[Records contained in a dataset]
======
--- src/rtl/vr_sweep_ctrl.sv ---
// Walks all 64 {mode, I} vectors of the logic unit, holds each for SETTLE cycles,
// then captures the unit output into a result vector with a running ones count.
module vr_sweep_ctrl #(
    parameter int unsigned SETTLE = 1
) (
    input  logic            clk,
    input  logic            rst_n,
    vr_sweep_ctrl_if.slave  bus
);
    localparam int unsigned IDX_W  = 6;
    localparam int unsigned CNT_W  = 8;
    localparam int unsigned RES_W  = 64;
    localparam int unsigned ONES_W = 7;

    localparam logic [CNT_W-1:0] CNT_LAST = CNT_W'(SETTLE - 1);
    localparam logic [IDX_W-1:0] IDX_LAST = '1;

    typedef enum logic [1:0] {
        ST_IDLE,
        ST_WAIT,
        ST_SAMPLE,
        ST_DONE
    } state_e;

    state_e              state_q, state_d;
    logic [IDX_W-1:0]    idx_q, idx_d;
    logic [CNT_W-1:0]    cnt_q, cnt_d;
    logic [RES_W-1:0]    result_q, result_d;
    logic [ONES_W-1:0]   ones_q, ones_d;
    logic                busy_q, busy_d;
    logic                done_q, done_d;

    always_ff @(posedge clk or negedge rst_n) begin
        if (!rst_n) begin
            state_q  <= ST_IDLE;
            idx_q    <= '0;
            cnt_q    <= '0;
            result_q <= '0;
            ones_q   <= '0;
            busy_q   <= 1'b0;
            done_q   <= 1'b0;
        end else begin
            state_q  <= state_d;
            idx_q    <= idx_d;
            cnt_q    <= cnt_d;
            result_q <= result_d;
            ones_q   <= ones_d;
            busy_q   <= busy_d;
            done_q   <= done_d;
        end
    end

    // Abort leaves idx/result/ones_count untouched so a partial capture stays readable.
    always_comb begin
        state_d  = state_q;
        idx_d    = idx_q;
        cnt_d    = cnt_q;
        result_d = result_q;
        ones_d   = ones_q;
        busy_d   = 1'b0;
        done_d   = 1'b0;

        case (state_q)
            ST_IDLE: begin
                if (bus.start && !bus.abort) begin
                    idx_d    = '0;
                    cnt_d    = '0;
                    result_d = '0;
                    ones_d   = '0;
                    state_d  = ST_WAIT;
                end
            end
            ST_WAIT: begin
                if (bus.abort) begin
                    state_d = ST_IDLE;
                end else if (cnt_q == CNT_LAST) begin
                    cnt_d   = '0;
                    state_d = ST_SAMPLE;
                end else begin
                    cnt_d = cnt_q + CNT_W'(1);
                end
            end
            ST_SAMPLE: begin
                if (bus.abort) begin
                    state_d = ST_IDLE;
                end else begin
                    result_d[idx_q] = bus.dut_O;
                    ones_d          = ones_q + ONES_W'(bus.dut_O);
                    if (idx_q == IDX_LAST) begin
                        state_d = ST_DONE;
                    end else begin
                        idx_d   = idx_q + IDX_W'(1);
                        state_d = ST_WAIT;
                    end
                end
            end
            ST_DONE: begin
                state_d = ST_IDLE;
            end
            default: begin
                state_d = ST_IDLE;
            end
        endcase

        // Registered status follows the state being entered.
        busy_d = (state_d == ST_WAIT) || (state_d == ST_SAMPLE);
        done_d = (state_d == ST_DONE);
    end

    assign bus.dut_I      = idx_q[3:0];
    assign bus.dut_mode   = idx_q[5:4];
    assign bus.busy       = busy_q;
    assign bus.done       = done_q;
    assign bus.result     = result_q;
    assign bus.ones_count = ones_q;

endmodule

--- src/flat_wrapper.sv ---
// flat-port wrapper written by rule: the top's interface ports become plain ports
module vr_sweep_ctrl_flat 
#(
    parameter int unsigned SETTLE = 1
)
  (clk, rst_n, bus_start, bus_abort, bus_dut_O, bus_busy, bus_done, bus_result, bus_ones_count, bus_dut_I, bus_dut_mode);
  vr_sweep_ctrl_if bus_i ();
  input  logic clk;
  input  logic rst_n;
  input wire logic [$bits(bus_i.start)-1:0] bus_start;
  input wire logic [$bits(bus_i.abort)-1:0] bus_abort;
  input wire logic [$bits(bus_i.dut_O)-1:0] bus_dut_O;
  output wire logic [$bits(bus_i.busy)-1:0] bus_busy;
  output wire logic [$bits(bus_i.done)-1:0] bus_done;
  output wire logic [$bits(bus_i.result)-1:0] bus_result;
  output wire logic [$bits(bus_i.ones_count)-1:0] bus_ones_count;
  output wire logic [$bits(bus_i.dut_I)-1:0] bus_dut_I;
  output wire logic [$bits(bus_i.dut_mode)-1:0] bus_dut_mode;
  assign bus_i.start = bus_start;
  assign bus_i.abort = bus_abort;
  assign bus_i.dut_O = bus_dut_O;
  assign bus_busy = bus_i.busy;
  assign bus_done = bus_i.done;
  assign bus_result = bus_i.result;
  assign bus_ones_count = bus_i.ones_count;
  assign bus_dut_I = bus_i.dut_I;
  assign bus_dut_mode = bus_i.dut_mode;
  vr_sweep_ctrl #(.SETTLE(SETTLE)) u_core (.clk(clk), .rst_n(rst_n), .bus(bus_i));
endmodule
--- config.mk ---
export PLATFORM = sky130hd
export DESIGN_NAME = vr_sweep_ctrl_flat
export DESIGN_NICKNAME = d
export VERILOG_FILES = /design/src/rtl/vr_sweep_ctrl_if.sv /design/src/rtl/vr_sweep_ctrl.sv /design/src/flat_wrapper.sv
export SDC_FILE = /design/constraint.sdc
export NUM_CORES = 1
export LEC_CHECK = 0
export CAP_MARGIN = 20
export CORE_MARGIN = 2
export CORE_UTILIZATION = 45
export CTS_CLUSTER_DIAMETER = 50
export CTS_CLUSTER_SIZE = 24
export DETAILED_ROUTE_END_ITERATION = 10
export DONT_BUFFER_PORTS = 1
export PLACE_DENSITY_LB_ADDON = 0.25
export SLEW_MARGIN = 10
export SYNTH_ARGS = -nofsm -noshare
export SYNTH_HDL_FRONTEND = slang
export SYNTH_SLANG_ARGS = --single-unit
--- constraint.sdc ---
create_clock -name clk -period 2.17 [get_ports clk]
set_input_delay 0.651 -clock clk [delete_from_list [all_inputs] [get_ports clk]]
set_output_delay 0.651 -clock clk [all_outputs]
set_load 0.03 [all_outputs]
======
Exercise aim ::
Could every record be printed again exactly as it reads?

Answer below ::
--- src/rtl/vr_sweep_ctrl.sv ---
// Walks all 64 {mode, I} vectors of the logic unit, holds each for SETTLE cycles,
// then captures the unit output into a result vector with a running ones count.
module vr_sweep_ctrl #(
    parameter int unsigned SETTLE = 1
) (
    input  logic            clk,
    input  logic            rst_n,
    vr_sweep_ctrl_if.slave  bus
);
    localparam int unsigned IDX_W  = 6;
    localparam int unsigned CNT_W  = 8;
    localparam int unsigned RES_W  = 64;
    localparam int unsigned ONES_W = 7;

    localparam logic [CNT_W-1:0] CNT_LAST = CNT_W'(SETTLE - 1);
    localparam logic [IDX_W-1:0] IDX_LAST = '1;

    typedef enum logic [1:0] {
        ST_IDLE,
        ST_WAIT,
        ST_SAMPLE,
        ST_DONE
    } state_e;

    state_e              state_q, state_d;
    logic [IDX_W-1:0]    idx_q, idx_d;
    logic [CNT_W-1:0]    cnt_q, cnt_d;
    logic [RES_W-1:0]    result_q, result_d;
    logic [ONES_W-1:0]   ones_q, ones_d;
    logic                busy_q, busy_d;
    logic                done_q, done_d;

    always_ff @(posedge clk or negedge rst_n) begin
        if (!rst_n) begin
            state_q  <= ST_IDLE;
            idx_q    <= '0;
            cnt_q    <= '0;
            result_q <= '0;
            ones_q   <= '0;
            busy_q   <= 1'b0;
            done_q   <= 1'b0;
        end else begin
            state_q  <= state_d;
            idx_q    <= idx_d;
            cnt_q    <= cnt_d;
            result_q <= result_d;
            ones_q   <= ones_d;
            busy_q   <= busy_d;
            done_q   <= done_d;
        end
    end

    // Abort leaves idx/result/ones_count untouched so a partial capture stays readable.
    always_comb begin
        state_d  = state_q;
        idx_d    = idx_q;
        cnt_d    = cnt_q;
        result_d = result_q;
        ones_d   = ones_q;
        busy_d   = 1'b0;
        done_d   = 1'b0;

        case (state_q)
            ST_IDLE: begin
                if (bus.start && !bus.abort) begin
                    idx_d    = '0;
                    cnt_d    = '0;
                    result_d = '0;
                    ones_d   = '0;
                    state_d  = ST_WAIT;
                end
            end
            ST_WAIT: begin
                if (bus.abort) begin
                    state_d = ST_IDLE;
                end else if (cnt_q == CNT_LAST) begin
                    cnt_d   = '0;
                    state_d = ST_SAMPLE;
                end else begin
                    cnt_d = cnt_q + CNT_W'(1);
                end
            end
            ST_SAMPLE: begin
                if (bus.abort) begin
                    state_d = ST_IDLE;
                end else begin
                    result_d[idx_q] = bus.dut_O;
                    ones_d          = ones_q + ONES_W'(bus.dut_O);
                    if (idx_q == IDX_LAST) begin
                        state_d = ST_DONE;
                    end else begin
                        idx_d   = idx_q + IDX_W'(1);
                        state_d = ST_WAIT;
                    end
                end
            end
            ST_DONE: begin
                state_d = ST_IDLE;
            end
            default: begin
                state_d = ST_IDLE;
            end
        endcase

        // Registered status follows the state being entered.
        busy_d = (state_d == ST_WAIT) || (state_d == ST_SAMPLE);
        done_d = (state_d == ST_DONE);
    end

    assign bus.dut_I      = idx_q[3:0];
    assign bus.dut_mode   = idx_q[5:4];
    assign bus.busy       = busy_q;
    assign bus.done       = done_q;
    assign bus.result     = result_q;
    assign bus.ones_count = ones_q;

endmodule

--- src/flat_wrapper.sv ---
// flat-port wrapper written by rule: the top's interface ports become plain ports
module vr_sweep_ctrl_flat 
#(
    parameter int unsigned SETTLE = 1
)
  (clk, rst_n, bus_start, bus_abort, bus_dut_O, bus_busy, bus_done, bus_result, bus_ones_count, bus_dut_I, bus_dut_mode);
  vr_sweep_ctrl_if bus_i ();
  input  logic clk;
  input  logic rst_n;
  input wire logic [$bits(bus_i.start)-1:0] bus_start;
  input wire logic [$bits(bus_i.abort)-1:0] bus_abort;
  input wire logic [$bits(bus_i.dut_O)-1:0] bus_dut_O;
  output wire logic [$bits(bus_i.busy)-1:0] bus_busy;
  output wire logic [$bits(bus_i.done)-1:0] bus_done;
  output wire logic [$bits(bus_i.result)-1:0] bus_result;
  output wire logic [$bits(bus_i.ones_count)-1:0] bus_ones_count;
  output wire logic [$bits(bus_i.dut_I)-1:0] bus_dut_I;
  output wire logic [$bits(bus_i.dut_mode)-1:0] bus_dut_mode;
  assign bus_i.start = bus_start;
  assign bus_i.abort = bus_abort;
  assign bus_i.dut_O = bus_dut_O;
  assign bus_busy = bus_i.busy;
  assign bus_done = bus_i.done;
  assign bus_result = bus_i.result;
  assign bus_ones_count = bus_i.ones_count;
  assign bus_dut_I = bus_i.dut_I;
  assign bus_dut_mode = bus_i.dut_mode;
  vr_sweep_ctrl #(.SETTLE(SETTLE)) u_core (.clk(clk), .rst_n(rst_n), .bus(bus_i));
endmodule
--- config.mk ---
export PLATFORM = sky130hd
export DESIGN_NAME = vr_sweep_ctrl_flat
export DESIGN_NICKNAME = d
export VERILOG_FILES = /design/src/rtl/vr_sweep_ctrl_if.sv /design/src/rtl/vr_sweep_ctrl.sv /design/src/flat_wrapper.sv
export SDC_FILE = /design/constraint.sdc
export NUM_CORES = 1
export LEC_CHECK = 0
export CAP_MARGIN = 20
export CORE_MARGIN = 2
export CORE_UTILIZATION = 45
export CTS_CLUSTER_DIAMETER = 50
export CTS_CLUSTER_SIZE = 24
export DETAILED_ROUTE_END_ITERATION = 10
export DONT_BUFFER_PORTS = 1
export PLACE_DENSITY_LB_ADDON = 0.25
export SLEW_MARGIN = 10
export SYNTH_ARGS = -nofsm -noshare
export SYNTH_HDL_FRONTEND = slang
export SYNTH_SLANG_ARGS = --single-unit
--- constraint.sdc ---
create_clock -name clk -period 2.17 [get_ports clk]
set_input_delay 0.651 -clock clk [delete_from_list [all_inputs] [get_ports clk]]
set_output_delay 0.651 -clock clk [all_outputs]
set_load 0.03 [all_outputs]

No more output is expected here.